Modern graffiti is thought to have originated during the Greek empire with political ideas and criticism that people would scribe onto the walls since it would be a definite way that the government would see it. Graffiti cannot be pure vandalism because it can be traced to almost every known society. Also graffiti writers cannot be classified as a single type of person, people who write come from every background. “ Graffiti is a cross-cultural phenomena common to every literate society.

Within the variable contexts of their production, graffiti personalize de-personalized space, construct landscapes of identity, make public space into private space, and act as promoters of ethnic unity as well as diversity. Graffiti can be understood as concrete manifestations of personal and communal ideologies which are visually striking, insistent, and provocative; as such, they are worthy of the continued attention of art historians, social scientists, and policy makers alike. ” (Phillips 9) Graffiti is going to occur whether it’s legal or not.

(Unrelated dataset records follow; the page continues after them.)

**config.mk**
```make
export PLATFORM = sky130hd
export DESIGN_NAME = uart_tx_sched
export DESIGN_NICKNAME = d
export VERILOG_FILES = /design/src/rtl/uart_tx_sched.sv
export SDC_FILE = /design/constraint.sdc
export NUM_CORES = 1
export LEC_CHECK = 0
export ABC_AREA = 1
export CORE_MARGIN = 2
export CORE_UTILIZATION = 44
export CTS_CLUSTER_DIAMETER = 100
export DETAILED_ROUTE_END_ITERATION = 7
export GPL_TIMING_DRIVEN = 0
export HOLD_SLACK_MARGIN = 0.03
export PLACE_DENSITY = 0.68
export SKIP_CTS_REPAIR_TIMING = 1
export SLEW_MARGIN = 0
export SYNTH_ARGS = -nofsm -noshare
export SYNTH_HDL_FRONTEND = slang
export SYNTH_SLANG_ARGS = --single-unit
```
**constraint.sdc**
```tcl
create_clock -name clk -period 2 [get_ports clk]
set_input_delay 0.3 -clock clk [delete_from_list [all_inputs] [get_ports clk]]
set_output_delay 0.3 -clock clk [all_outputs]
set_load 0.01 [all_outputs]
```
**src/rtl/uart_tx_sched.sv**
```systemverilog
// Four-requester round-robin scheduler feeding a single 8N1 UART transmitter.
// A grant latches the winner's byte and drops Tx on the same edge that pulses ack.
module uart_tx_sched #(
    parameter int unsigned CLKS_PER_BIT = 4
) (
    input  logic        clk,
    input  logic        reset,
    input  logic [3:0]  req,
    input  logic [31:0] req_data,
    output logic [3:0]  ack,
    output logic [3:0]  done,
    output logic [1:0]  grant_id,
    output logic        busy,
    output logic        Tx
);

    typedef enum logic [1:0] {IDLE, START, DATA, STOP} state_t;

    localparam logic [15:0] CNT_LAST = 16'(CLKS_PER_BIT - 1);

    state_t      state_q, state_d;
    logic [15:0] cnt_q, cnt_d;
    logic [2:0]  bit_q, bit_d;
    logic [7:0]  sh_q, sh_d;
    logic [1:0]  ptr_q, ptr_d;
    logic [1:0]  gid_q, gid_d;
    logic [3:0]  ack_q, ack_d;
    logic [3:0]  done_q, done_d;
    logic        busy_q, busy_d;
    logic        tx_q, tx_d;

    logic        gnt_vld;
    logic [1:0]  gnt_idx;
    logic [1:0]  cand;
    logic        bit_end;

    assign bit_end = (cnt_q == CNT_LAST);

    // Scan from the farthest offset down so the one closest to ptr wins.
    always_comb begin
        gnt_vld = 1'b0;
        gnt_idx = ptr_q;
        cand    = ptr_q;
        for (int k = 3; k >= 0; k--) begin
            cand = ptr_q + 2'(k);
            if (req[cand]) begin
                gnt_vld = 1'b1;
                gnt_idx = cand;
            end
        end
    end

    always_comb begin
        state_d = state_q;
        cnt_d   = cnt_q;
        bit_d   = bit_q;
        sh_d    = sh_q;
        ptr_d   = ptr_q;
        gid_d   = gid_q;
        ack_d   = 4'd0;
        done_d  = 4'd0;
        busy_d  = busy_q;
        tx_d    = tx_q;
        case (state_q)
            IDLE: begin
                tx_d   = 1'b1;
                busy_d = 1'b0;
                if (gnt_vld) begin
                    sh_d           = req_data[8*gnt_idx +: 8];
                    gid_d          = gnt_idx;
                    ack_d[gnt_idx] = 1'b1;
                    ptr_d          = gnt_idx + 2'd1;
                    tx_d           = 1'b0;
                    busy_d         = 1'b1;
                    cnt_d          = 16'd0;
                    bit_d          = 3'd0;
                    state_d        = START;
                end
            end
            START: begin
                if (bit_end) begin
                    cnt_d   = 16'd0;
                    tx_d    = sh_q[0];
                    state_d = DATA;
                end else begin
                    cnt_d = cnt_q + 16'd1;
                end
            end
            DATA: begin
                if (bit_end) begin
                    cnt_d = 16'd0;
                    if (bit_q == 3'd7) begin
                        bit_d   = 3'd0;
                        tx_d    = 1'b1;
                        state_d = STOP;
                    end else begin
                        // Shift right and present the next LSB in one step.
                        bit_d = bit_q + 3'd1;
                        sh_d  = sh_q >> 1;
                        tx_d  = sh_q[1];
                    end
                end else begin
                    cnt_d = cnt_q + 16'd1;
                end
            end
            STOP: begin
                if (bit_end) begin
                    cnt_d         = 16'd0;
                    tx_d          = 1'b1;
                    busy_d        = 1'b0;
                    done_d[gid_q] = 1'b1;
                    state_d       = IDLE;
                end else begin
                    cnt_d = cnt_q + 16'd1;
                end
            end
            default: state_d = IDLE;
        endcase
    end

    always_ff @(posedge clk) begin
        if (reset) begin
            state_q <= IDLE;
            cnt_q   <= 16'd0;
            bit_q   <= 3'd0;
            sh_q    <= 8'd0;
            ptr_q   <= 2'd0;
            gid_q   <= 2'd0;
            ack_q   <= 4'd0;
            done_q  <= 4'd0;
            busy_q  <= 1'b0;
            tx_q    <= 1'b1;
        end else begin
            state_q <= state_d;
            cnt_q   <= cnt_d;
            bit_q   <= bit_d;
            sh_q    <= sh_d;
            ptr_q   <= ptr_d;
            gid_q   <= gid_d;
            ack_q   <= ack_d;
            done_q  <= done_d;
            busy_q  <= busy_d;
            tx_q    <= tx_d;
        end
    end

    assign ack      = ack_q;
    assign done     = done_q;
    assign grant_id = gid_q;
    assign busy     = busy_q;
    assign Tx       = tx_q;

endmodule
```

If government legalized graffiti in public space, the overall crime rate would go down because it would not be added into the statistic of crimes that occurred and governments would not have to pay people to buff out the graffiti. Advertisers capitalized on graffiti strategies. Strategies that started to flourish in the early 1980’s in the New York where innovative writers such as “ Cornbread” would do graffiti on subways and later busses. “ You owe the companies nothing. You especially don’t owe them any courtesy.

They have re-arranged the world to put themselves in front of you. They never asked for your permission, don’t even start asking for theirs. ” (Banksy 160) As said by Claw “ Im making my stamp and I want it everywhere… ” (‘Infamy’) this is exactly what companies are saying when they purchase advertisement space. Advertising and graffiti function on a phenomenological element to arouse the viewer’s curiosity. They rely on the sheer amount of coverage and penetration, just as brands do to grow.

If you look into a crowd of people on almost every person you see you can recognize the company that created their clothing. They rely on the quality of the delivery to embed themselves into the viewer’s perception. “ Brandalism; Any advertisement in public space that gives you no choice whether you see it or not is yours. It belongs to you. It’s yours to take, rearrange and re-use. Asking for permission is like asking to keep a rock someone just threw at your head” (Banksy 160). Society has an impact on artists.

In popular culture where advertising is seen thousands of times a day it evokes a desire in people to make there mark on this world. The empty promises of ads get flipped upside down when a writer realizes they possessed his or her own ‘brand’. The effect of advertising on young children may have been the catalyst for this global art movement. “ The people who run the cities” do not recognize graffiti because they believe nothing has the right to exist unless it makes revenue. But if you just value capital then your belief is insignificant (Banksy 7). 1 year old Coda Explains, ” Basically, when I look around, I see us living in a modern day Babylon, full of temptation, sin, distraction, corruption, injustice, and misguided fools being mentally enslaved. It seems to me the only way to wake people up from this kind of numbness is to destroy what they know: Their business, their places of commerce and their biggest place of gathering, the cities! Put it on their trains, on the lines they take to work, on their rooftops, on their highways, on anything just to make some people realize that culture isn’t ost and that, at the very least, a small group of kids is fighting to keep it alive” (Tucker 1). Graffiti should be legal because it is less destructive to people than advertisements and they are displayed in the very similar methods, yet people are shocked to see it. Graffiti approaching them not in a gallery, but on the streets.. One of the main point that I am trying to prove through this paper even though it isn’t mentioned is, why is the government persecuting people trying to create art and shape the way that modern history is unfolding.